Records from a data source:

* * * *

Source: an optimization exercise on an open RTL-to-GDS flow (aim: small area). Production flows keep margins and buffers that such runs may drop. RTL that was checked went through simulation tests only; none was proved equivalent to the original. No functional check of the RTL was part of runs 1 and 3. Power and IR drop assume default switching activity.

==> design/flow/design.v <==
module tinker_engine (
    input  wire        clk,
    input  wire        rst,
    input  wire [31:0] cfg_insel,    
    input  wire [15:0] cfg_div,      
    input  wire [7:0]  cfg_shcfg,    
    input  wire [57:0] src_ext,
    input  wire        start,
    input  wire        resume,
    input  wire        stop,
    input  wire        clear_err,
    input  wire        irq_clr,
    input  wire        rx_wr,
    input  wire [31:0] rx_wdata,
    input  wire        tx_rd,
    output wire [31:0] tx_rdata,
    input  wire        sr_wr,
    input  wire [31:0] sr_wdata,
    output wire        lut_rd,
    output wire [9:0]  lut_addr,
    input  wire [71:0] lut_rdata,
    output reg  [7:0]  outs,
    output reg         flag,
    output reg         irq,
    output reg  [5:0]  state,
    output reg         running,
    output reg         stalled,
    output wire        in_delay,
    output reg         rx_overrun,
    output reg         tx_underrun,
    output reg         lut_error,
    output wire        shift_done,
    output wire [3:0]  rx_fill,
    output wire [3:0]  tx_fill,
    output reg  [31:0] sr,
    output reg  [5:0]  sh_count
);
    localparam [2:0] ACT_SHIN  = 3'd1;
    localparam [2:0] ACT_SHOUT = 3'd2;
    localparam [2:0] ACT_PUSH  = 3'd3;
    localparam [2:0] ACT_PULL  = 3'd4;
    localparam [2:0] ACT_FLAG  = 3'd5;
    localparam [2:0] ACT_IRQ   = 3'd6;
    reg [31:0] rx_mem [0:7];
    reg [2:0]  rx_rp;
    reg [3:0]  rx_cnt;
    reg [31:0] tx_mem [0:7];
    reg [2:0]  tx_rp;
    reg [3:0]  tx_cnt;
    wire [2:0] rx_wp = rx_rp + rx_cnt[2:0];
    wire [2:0] tx_wp = tx_rp + tx_cnt[2:0];
    wire rx_ne   = (rx_cnt != 4'd0);
    wire rx_full = rx_cnt[3];
    wire tx_ne   = (tx_cnt != 4'd0);
    wire tx_full = tx_cnt[3];
    wire [7:0] rx_sel = rx_ne ? (8'd1 << rx_rp) : 8'd0;
    wire [7:0] tx_sel = tx_ne ? (8'd1 << tx_rp) : 8'd0;
    reg [31:0] rx_head, tx_head;
    integer k;
    always @(*) begin
        rx_head = 32'd0;
        tx_head = 32'd0;
        for (k = 0; k < 8; k = k + 1) begin
            rx_head = rx_head | (rx_mem[k] & {32{rx_sel[k]}});
            tx_head = tx_head | (tx_mem[k] & {32{tx_sel[k]}});
        end
    end
    assign rx_fill  = rx_cnt;
    assign tx_fill  = tx_cnt;
    assign tx_rdata = tx_head;
    wire [5:0] sh_len = cfg_shcfg[5:0];
    wire       sh_msb = cfg_shcfg[6];
    assign shift_done = (sh_count >= sh_len);
    wire [63:0] src = {sr[0], shift_done, tx_full, rx_head[7], rx_head[6], rx_ne, src_ext};
    wire [3:0]  b   = {src[cfg_insel[29:24]], src[cfg_insel[21:16]],
                       src[cfg_insel[13:8]],  src[cfg_insel[5:0]]};
    reg  [3:0]  hold_b;
    reg  [15:0] div_cnt;
    reg  [15:0] delay_cnt;
    wire        div_zero   = (div_cnt == 16'd0);
    wire        delay_zero = (delay_cnt == 16'd0);
    wire        step_due   = running && div_zero && delay_zero;
    assign lut_rd   = step_due && !stalled;
    assign lut_addr = {state, stalled ? hold_b : b};
    assign in_delay = !delay_zero;       
    wire [63:0] raw_data  = lut_rdata[63:0];
    wire [7:0]  raw_check = lut_rdata[71:64];
    wire [7:0]  synd;
    wire x0 = raw_data[0] ^ raw_data[1];
    wire x1 = raw_data[10] ^ raw_data[11];
    wire x2 = raw_data[13] ^ raw_data[16];
    wire x3 = raw_data[2] ^ raw_data[36];
    wire x4 = raw_data[26] ^ raw_data[30];
    wire x5 = raw_data[35] ^ raw_data[38];
    wire x6 = raw_data[4] ^ raw_data[5];
    wire x7 = x1 ^ x2;
    wire x8 = raw_data[12] ^ raw_data[14];
    wire x9 = raw_data[17] ^ raw_data[27];
    wire x10 = raw_data[24] ^ raw_data[3];
    wire x11 = raw_data[31] ^ x8;
    wire x12 = raw_data[37] ^ raw_data[39];
    wire x13 = raw_data[8] ^ x10;
    wire x14 = raw_data[15] ^ raw_data[18];
    wire x15 = raw_data[25] ^ raw_data[28];
    wire x16 = raw_data[32] ^ x14;
    wire x17 = raw_data[19] ^ raw_data[29];
    wire x18 = raw_data[9] ^ x17;
    wire x19 = raw_data[33] ^ raw_data[34];
    assign synd[0] = x0 ^ x3 ^ x4 ^ x5 ^ x6 ^ x7 ^ raw_check[0];
    assign synd[1] = raw_data[10] ^ raw_data[35] ^ raw_data[4] ^ x0 ^ x11 ^ x12 ^ x13 ^ x9 ^ raw_check[1];
    assign synd[2] = raw_data[0] ^ raw_data[11] ^ raw_data[12] ^ raw_data[3] ^ raw_data[37] ^ raw_data[5] ^ raw_data[9] ^ x15 ^ x16 ^ x3 ^ raw_check[2];
    assign synd[3] = raw_data[1] ^ raw_data[13] ^ raw_data[14] ^ raw_data[15] ^ raw_data[2] ^ raw_data[25] ^ raw_data[33] ^ raw_data[38] ^ raw_data[39] ^ x13 ^ x18 ^ raw_check[3];
    assign synd[4] = raw_data[16] ^ raw_data[18] ^ raw_data[26] ^ raw_data[28] ^ raw_data[34] ^ raw_data[8] ^ x18 ^ x6 ^ x9 ^ raw_check[4];
    assign synd[5] = raw_data[17] ^ raw_data[19] ^ raw_data[30] ^ x11 ^ x16 ^ x19 ^ x7 ^ raw_check[5];
    assign synd[6] = raw_data[24] ^ raw_data[27] ^ raw_data[29] ^ raw_data[31] ^ raw_data[32] ^ x15 ^ x19 ^ x4 ^ raw_check[6];
    assign synd[7] = raw_data[36] ^ x12 ^ x5 ^ raw_check[7];
    wire [39:0] ent;
    assign ent[7:6]   = 2'd0;
    assign ent[23:20] = 4'd0;
    assign ent[0] = raw_data[0] ^ (synd[0] & synd[1] & synd[2]);
    assign ent[1] = raw_data[1] ^ (synd[0] & synd[1] & synd[3]);
    assign ent[2] = raw_data[2] ^ (synd[0] & synd[2] & synd[3]);
    assign ent[3] = raw_data[3] ^ (synd[1] & synd[2] & synd[3]);
    assign ent[4] = raw_data[4] ^ (synd[0] & synd[1] & synd[4]);
    assign ent[5] = raw_data[5] ^ (synd[0] & synd[2] & synd[4]);
    assign ent[8] = raw_data[8] ^ (synd[1] & synd[3] & synd[4]);
    assign ent[9] = raw_data[9] ^ (synd[2] & synd[3] & synd[4]);
    assign ent[10] = raw_data[10] ^ (synd[0] & synd[1] & synd[5]);
    assign ent[11] = raw_data[11] ^ (synd[0] & synd[2] & synd[5]);
    assign ent[12] = raw_data[12] ^ (synd[1] & synd[2] & synd[5]);
    assign ent[13] = raw_data[13] ^ (synd[0] & synd[3] & synd[5]);
    assign ent[14] = raw_data[14] ^ (synd[1] & synd[3] & synd[5]);
    assign ent[15] = raw_data[15] ^ (synd[2] & synd[3] & synd[5]);
    assign ent[16] = raw_data[16] ^ (synd[0] & synd[4] & synd[5]);
    assign ent[17] = raw_data[17] ^ (synd[1] & synd[4] & synd[5]);
    assign ent[18] = raw_data[18] ^ (synd[2] & synd[4] & synd[5]);
    assign ent[19] = raw_data[19] ^ (synd[3] & synd[4] & synd[5]);
    assign ent[24] = raw_data[24] ^ (synd[1] & synd[3] & synd[6]);
    assign ent[25] = raw_data[25] ^ (synd[2] & synd[3] & synd[6]);
    assign ent[26] = raw_data[26] ^ (synd[0] & synd[4] & synd[6]);
    assign ent[27] = raw_data[27] ^ (synd[1] & synd[4] & synd[6]);
    assign ent[28] = raw_data[28] ^ (synd[2] & synd[4] & synd[6]);
    assign ent[29] = raw_data[29] ^ (synd[3] & synd[4] & synd[6]);
    assign ent[30] = raw_data[30] ^ (synd[0] & synd[5] & synd[6]);
    assign ent[31] = raw_data[31] ^ (synd[1] & synd[5] & synd[6]);
    assign ent[32] = raw_data[32] ^ (synd[2] & synd[5] & synd[6]);
    assign ent[33] = raw_data[33] ^ (synd[3] & synd[5] & synd[6]);
    assign ent[34] = raw_data[34] ^ (synd[4] & synd[5] & synd[6]);
    assign ent[35] = raw_data[35] ^ (synd[0] & synd[1] & synd[7]);
    assign ent[36] = raw_data[36] ^ (synd[0] & synd[2] & synd[7]);
    assign ent[37] = raw_data[37] ^ (synd[1] & synd[2] & synd[7]);
    assign ent[38] = raw_data[38] ^ (synd[0] & synd[3] & synd[7]);
    assign ent[39] = raw_data[39] ^ (synd[1] & synd[3] & synd[7]);
    wire [4:0] rres;
    wire [5:0] cres;
    assign rres[0] = raw_data[6] | raw_data[7] | raw_data[20] | raw_data[21] | raw_data[22] | raw_data[23];
    assign rres[1] = raw_data[40] | raw_data[41] | raw_data[42] | raw_data[43] | raw_data[44] | raw_data[45];
    assign rres[2] = raw_data[46] | raw_data[47] | raw_data[48] | raw_data[49] | raw_data[50] | raw_data[51];
    assign rres[3] = raw_data[52] | raw_data[53] | raw_data[54] | raw_data[55] | raw_data[56] | raw_data[57];
    assign rres[4] = raw_data[58] | raw_data[59] | raw_data[60] | raw_data[61] | raw_data[62] | raw_data[63];
    assign cres[0] = raw_data[6] | raw_data[40] | raw_data[46] | raw_data[52] | raw_data[58];
    assign cres[1] = raw_data[7] | raw_data[41] | raw_data[47] | raw_data[53] | raw_data[59];
    assign cres[2] = raw_data[20] | raw_data[42] | raw_data[48] | raw_data[54] | raw_data[60];
    assign cres[3] = raw_data[21] | raw_data[43] | raw_data[49] | raw_data[55] | raw_data[61];
    assign cres[4] = raw_data[22] | raw_data[44] | raw_data[50] | raw_data[56] | raw_data[62];
    assign cres[5] = raw_data[23] | raw_data[45] | raw_data[51] | raw_data[57] | raw_data[63];
    wire res_any = |rres;
    wire res_two = (rres[0] & (|rres[4:1])) | (rres[1] & (|rres[4:2])) |
                   (rres[2] & (|rres[4:3])) | (rres[3] & rres[4]) |
                   (cres[0] & (|cres[5:1])) | (cres[1] & (|cres[5:2])) |
                   (cres[2] & (|cres[5:3])) | (cres[3] & (|cres[5:4])) |
                   (cres[4] & cres[5]);
    wire synd_nz = |synd;
    wire uncorrectable = res_two | (synd_nz & (res_any | !(^synd)));
    wire [5:0]  e_next  = ent[5:0];
    wire [7:0]  e_outs  = ent[15:8];
    wire [2:0]  e_act   = ent[18:16];
    wire        e_fval  = ent[19];
    wire [15:0] e_delay = ent[39:24];
    wire can_complete = !((e_act == ACT_PULL) && !rx_ne) && !((e_act == ACT_PUSH) && tx_full);
    wire lut_fail     = lut_rd && uncorrectable;
    wire do_step      = step_due && !lut_fail && can_complete;
    wire do_stall     = step_due && !lut_fail && !can_complete;
    wire do_push  = do_step && (e_act == ACT_PUSH);
    wire do_pull  = do_step && (e_act == ACT_PULL);
    wire host_wr  = rx_wr && !rx_full;
    wire host_rd  = tx_rd && tx_ne;
    wire shout_bit = sh_msb ? sr[31] : sr[0];
    wire kill      = !running || stop || start || lut_fail;
    always @(posedge clk) begin
        if (host_wr) rx_mem[rx_wp] <= rx_wdata;
        if (do_push) tx_mem[tx_wp] <= sr;
    end
    always @(posedge clk) begin
        if (!stalled) hold_b <= b;
    end
    always @(posedge clk) begin
        if (rst) begin
            rx_rp       <= 3'd0;
            rx_cnt      <= 4'd0;
            tx_rp       <= 3'd0;
            tx_cnt      <= 4'd0;
            outs        <= 8'd0;
            flag        <= 1'b0;
            irq         <= 1'b0;
            state       <= 6'd0;
            running     <= 1'b0;
            stalled     <= 1'b0;
            rx_overrun  <= 1'b0;
            tx_underrun <= 1'b0;
            lut_error   <= 1'b0;
            sr          <= 32'd0;
            sh_count    <= 6'd0;
            div_cnt     <= 16'd0;
            delay_cnt   <= 16'd0;
        end else begin
            if (do_pull) rx_rp <= rx_rp + 3'd1;
            rx_cnt <= rx_cnt + {3'd0, host_wr} - {3'd0, do_pull};
            if (host_rd) tx_rp <= tx_rp + 3'd1;
            tx_cnt <= tx_cnt + {3'd0, do_push} - {3'd0, host_rd};
            if (clear_err) begin
                rx_overrun  <= 1'b0;
                tx_underrun <= 1'b0;
            end
            if (rx_wr && rx_full) rx_overrun <= 1'b1;
            if (tx_rd && !tx_ne)  tx_underrun <= 1'b1;
            if (irq_clr) irq <= 1'b0;
            if (sr_wr && !running) sr <= sr_wdata;
            if (kill)
                div_cnt <= 16'd0;
            else if (!div_zero)
                div_cnt <= div_cnt - 16'd1;
            else
                div_cnt <= cfg_div;
            if (kill)
                delay_cnt <= 16'd0;
            else if (div_zero && !delay_zero)
                delay_cnt <= delay_cnt - 16'd1;
            else if (do_step)
                delay_cnt <= e_delay;
            if (lut_fail) begin
                running   <= 1'b0;
                lut_error <= 1'b1;
            end
            if (do_stall)
                stalled <= 1'b1;
            if (do_step) begin
                stalled   <= 1'b0;
                state     <= e_next;
                outs      <= e_outs;
                case (e_act)
                    ACT_SHIN: begin
                        sr <= sh_msb ? {sr[30:0], b[0]} : {b[0], sr[31:1]};
                        if (sh_count != 6'd32) sh_count <= sh_count + 6'd1;
                    end
                    ACT_SHOUT: begin
                        sr      <= sh_msb ? {sr[30:0], 1'b0} : {1'b0, sr[31:1]};
                        outs[0] <= shout_bit;
                        if (sh_count != 6'd32) sh_count <= sh_count + 6'd1;
                    end
                    ACT_PUSH: sh_count <= 6'd0;
                    ACT_PULL: begin
                        sr       <= rx_head;
                        sh_count <= 6'd0;
                    end
                    ACT_FLAG: flag <= e_fval;
                    ACT_IRQ:  irq  <= 1'b1;
                    default: ;
                endcase
            end
            if (stop) begin
                running <= 1'b0;
                stalled <= 1'b0;
            end else if (start && !lut_fail) begin
                if (!running) begin
                    running   <= 1'b1;
                    stalled   <= 1'b0;
                    lut_error <= 1'b0;
                    if (!resume) begin
                        state <= 6'd0;
                        flag  <= 1'b0;
                    end
                end
            end
        end
    end
endmodule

* * * *

Copy out, exactly and alone, the lines of the entries above between the ones holding "assign ent[35] = raw_data[35]" and "assign ent[38] = raw_data[38]", inclusive.

EXERCISE RESULT -
    assign ent[35] = raw_data[35] ^ (synd[0] & synd[1] & synd[7]);
    assign ent[36] = raw_data[36] ^ (synd[0] & synd[2] & synd[7]);
    assign ent[37] = raw_data[37] ^ (synd[1] & synd[2] & synd[7]);
    assign ent[38] = raw_data[38] ^ (synd[0] & synd[3] & synd[7]);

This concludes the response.